What is a bacteriophage?

Phages are found virtually everywhere the appropriate bacterium is present. Due to their role in nature, they are very stable in the environment and contribute significantly to the regulation of global bacterial biomass. However, they are specific and almost always only infect strains within a single bacterial species; they rarely cross species boundaries. While phages are living entities, the most abundant in the biosphere, they are not organisms because they lack metabolism. Bacteria and phages are ubiquitous globetrotters, constantly undergoing evolution, and they co-evolve together. These processes occur in all conceivable natural habitats, as well as in the human and animal microbiome. The complexity of the human microbiome—the entirety of microbial life in and on us (gut, skin, respiratory tract including lungs)—is only gradually being recognized. This includes, in particular, bacteria and phages, which ideally exist in a state of equilibrium.

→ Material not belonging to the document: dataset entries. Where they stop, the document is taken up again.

<file path="config.mk">
export PLATFORM = sky130hd
export DESIGN_NAME = recent_packet_duplicate_filter_core
export DESIGN_NICKNAME = d
export VERILOG_FILES = /design/src/rpdf_pkg.sv /design/src/recent_packet_duplicate_filter_core.sv
export SDC_FILE = /design/constraint.sdc
export NUM_CORES = 2
export LEC_CHECK = 0
export BUFFER_PORTS_ARGS = -buffer_cell sky130_fd_sc_hd__buf_4
export CAP_MARGIN = 20
export CORE_ASPECT_RATIO = 1.5
export CORE_MARGIN = 2
export CORE_UTILIZATION = 60
export DETAILED_ROUTE_END_ITERATION = 10
export PLACE_DENSITY_LB_ADDON = 0.2
export SKIP_LAST_GASP = 1
export SLEW_MARGIN = 0
export SYNTH_ARGS = -nofsm -noshare
export SYNTH_HDL_FRONTEND = slang
export SYNTH_SLANG_ARGS = --single-unit
</file>
<file path="constraint.sdc">
create_clock -name clk -period 7.5 [get_ports clk]
set_clock_uncertainty 0.05 [all_clocks]
set_input_delay 1.5 -clock clk [delete_from_list [all_inputs] [get_ports clk]]
set_output_delay 1.5 -clock clk [all_outputs]
set_load 0.005 [all_outputs]
</file>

Antibiotic-resistant bacteria, including multidrug-resistant and even pan-resistant bacteria, are playing an increasingly important role in medicine. This problem is developing into a global crisis, which was addressed by the WHO in its first overview report in 2014. In early 2017, the WHO published a "Priority Pathogens" list of bacteria most frequently involved in multidrug-resistant infections and requiring the greatest action regarding complementary antibacterial therapies. These bacteria include the common global pathogens mentioned above, such as Acinetobacter baumannii, Pseudomonas aeruginosa, Escherichia coli, Enterococcus faecium, Staphylococcus aureus, etc. When they are involved as multidrug-resistant strains, so-called hospital germs, or when they persistently colonize weakened individuals, these infections often become life-threatening.

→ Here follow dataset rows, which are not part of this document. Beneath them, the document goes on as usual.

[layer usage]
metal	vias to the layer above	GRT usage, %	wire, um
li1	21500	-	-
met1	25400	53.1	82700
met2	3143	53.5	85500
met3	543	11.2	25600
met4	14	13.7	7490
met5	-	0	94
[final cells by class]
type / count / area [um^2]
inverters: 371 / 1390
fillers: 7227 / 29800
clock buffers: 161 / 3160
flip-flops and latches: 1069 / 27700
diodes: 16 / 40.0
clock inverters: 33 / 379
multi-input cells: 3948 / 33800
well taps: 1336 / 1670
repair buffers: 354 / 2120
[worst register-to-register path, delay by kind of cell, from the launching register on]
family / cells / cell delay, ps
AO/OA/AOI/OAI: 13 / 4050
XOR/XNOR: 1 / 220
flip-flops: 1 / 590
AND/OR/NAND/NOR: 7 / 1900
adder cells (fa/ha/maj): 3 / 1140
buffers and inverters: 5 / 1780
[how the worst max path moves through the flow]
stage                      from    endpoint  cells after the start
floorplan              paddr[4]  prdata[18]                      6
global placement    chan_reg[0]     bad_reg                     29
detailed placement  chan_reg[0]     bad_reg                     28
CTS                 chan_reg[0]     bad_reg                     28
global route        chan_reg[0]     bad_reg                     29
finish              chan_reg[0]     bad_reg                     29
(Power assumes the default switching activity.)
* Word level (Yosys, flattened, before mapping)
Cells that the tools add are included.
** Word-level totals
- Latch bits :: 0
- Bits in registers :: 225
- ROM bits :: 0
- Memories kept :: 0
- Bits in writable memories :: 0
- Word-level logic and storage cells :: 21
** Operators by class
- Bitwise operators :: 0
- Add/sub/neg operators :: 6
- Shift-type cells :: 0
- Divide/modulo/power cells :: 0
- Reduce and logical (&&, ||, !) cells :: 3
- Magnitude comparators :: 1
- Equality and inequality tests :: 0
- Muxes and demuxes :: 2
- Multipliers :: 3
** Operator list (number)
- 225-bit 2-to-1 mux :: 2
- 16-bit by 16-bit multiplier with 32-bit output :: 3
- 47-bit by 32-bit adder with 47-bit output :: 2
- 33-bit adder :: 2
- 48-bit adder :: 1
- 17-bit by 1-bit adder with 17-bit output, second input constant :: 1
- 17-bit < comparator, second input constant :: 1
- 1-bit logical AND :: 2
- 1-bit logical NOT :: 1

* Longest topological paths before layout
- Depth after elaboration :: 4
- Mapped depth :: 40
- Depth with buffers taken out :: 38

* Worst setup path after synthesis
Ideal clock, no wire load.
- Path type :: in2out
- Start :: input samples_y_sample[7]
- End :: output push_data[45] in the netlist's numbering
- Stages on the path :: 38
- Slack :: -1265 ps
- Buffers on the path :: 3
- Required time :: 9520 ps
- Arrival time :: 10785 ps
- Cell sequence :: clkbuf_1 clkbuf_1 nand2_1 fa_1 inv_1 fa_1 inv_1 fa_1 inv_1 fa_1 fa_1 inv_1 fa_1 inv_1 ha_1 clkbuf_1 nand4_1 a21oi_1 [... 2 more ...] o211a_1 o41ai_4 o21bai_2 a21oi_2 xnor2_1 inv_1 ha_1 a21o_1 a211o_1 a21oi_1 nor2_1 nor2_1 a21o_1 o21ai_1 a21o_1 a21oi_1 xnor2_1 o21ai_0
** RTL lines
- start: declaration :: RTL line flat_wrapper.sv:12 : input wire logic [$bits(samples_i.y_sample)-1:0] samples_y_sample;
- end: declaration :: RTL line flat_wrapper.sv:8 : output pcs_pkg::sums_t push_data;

The efficacy of lytic phages is therefore highly desirable, especially since no significant side effects have been described for phage therapy and some phages penetrate biofilms better than antibiotics. Phages are the only drug that replicates at the site of infection and disintegrates after lysis of all suitable bacteria. Thus, phages are self-regulating. Since several phages from a set of available phages may prove suitable for a single bacterial pathogen, the therapeutic use of such mixtures of different phages is being pursued. This is not only expected to result in their synergistic effect but also to reduce naturally occurring bacterial phage resistance. Phages for therapeutic purposes are carefully selected based on various properties; an important aspect is minimizing bacterial resistance. Bacterial phage resistance does not have comparable, long-lasting negative consequences as antibiotic resistance, because it does not spread as an environmental burden, is not transmitted through horizontal gene transfer between bacteria, and new phages can be found for most bacteria at any time. The specificity of phages represents a major advantage over antibiotics, but is also the main reason for the individual nature of phage application as a tailored therapy in each individual case.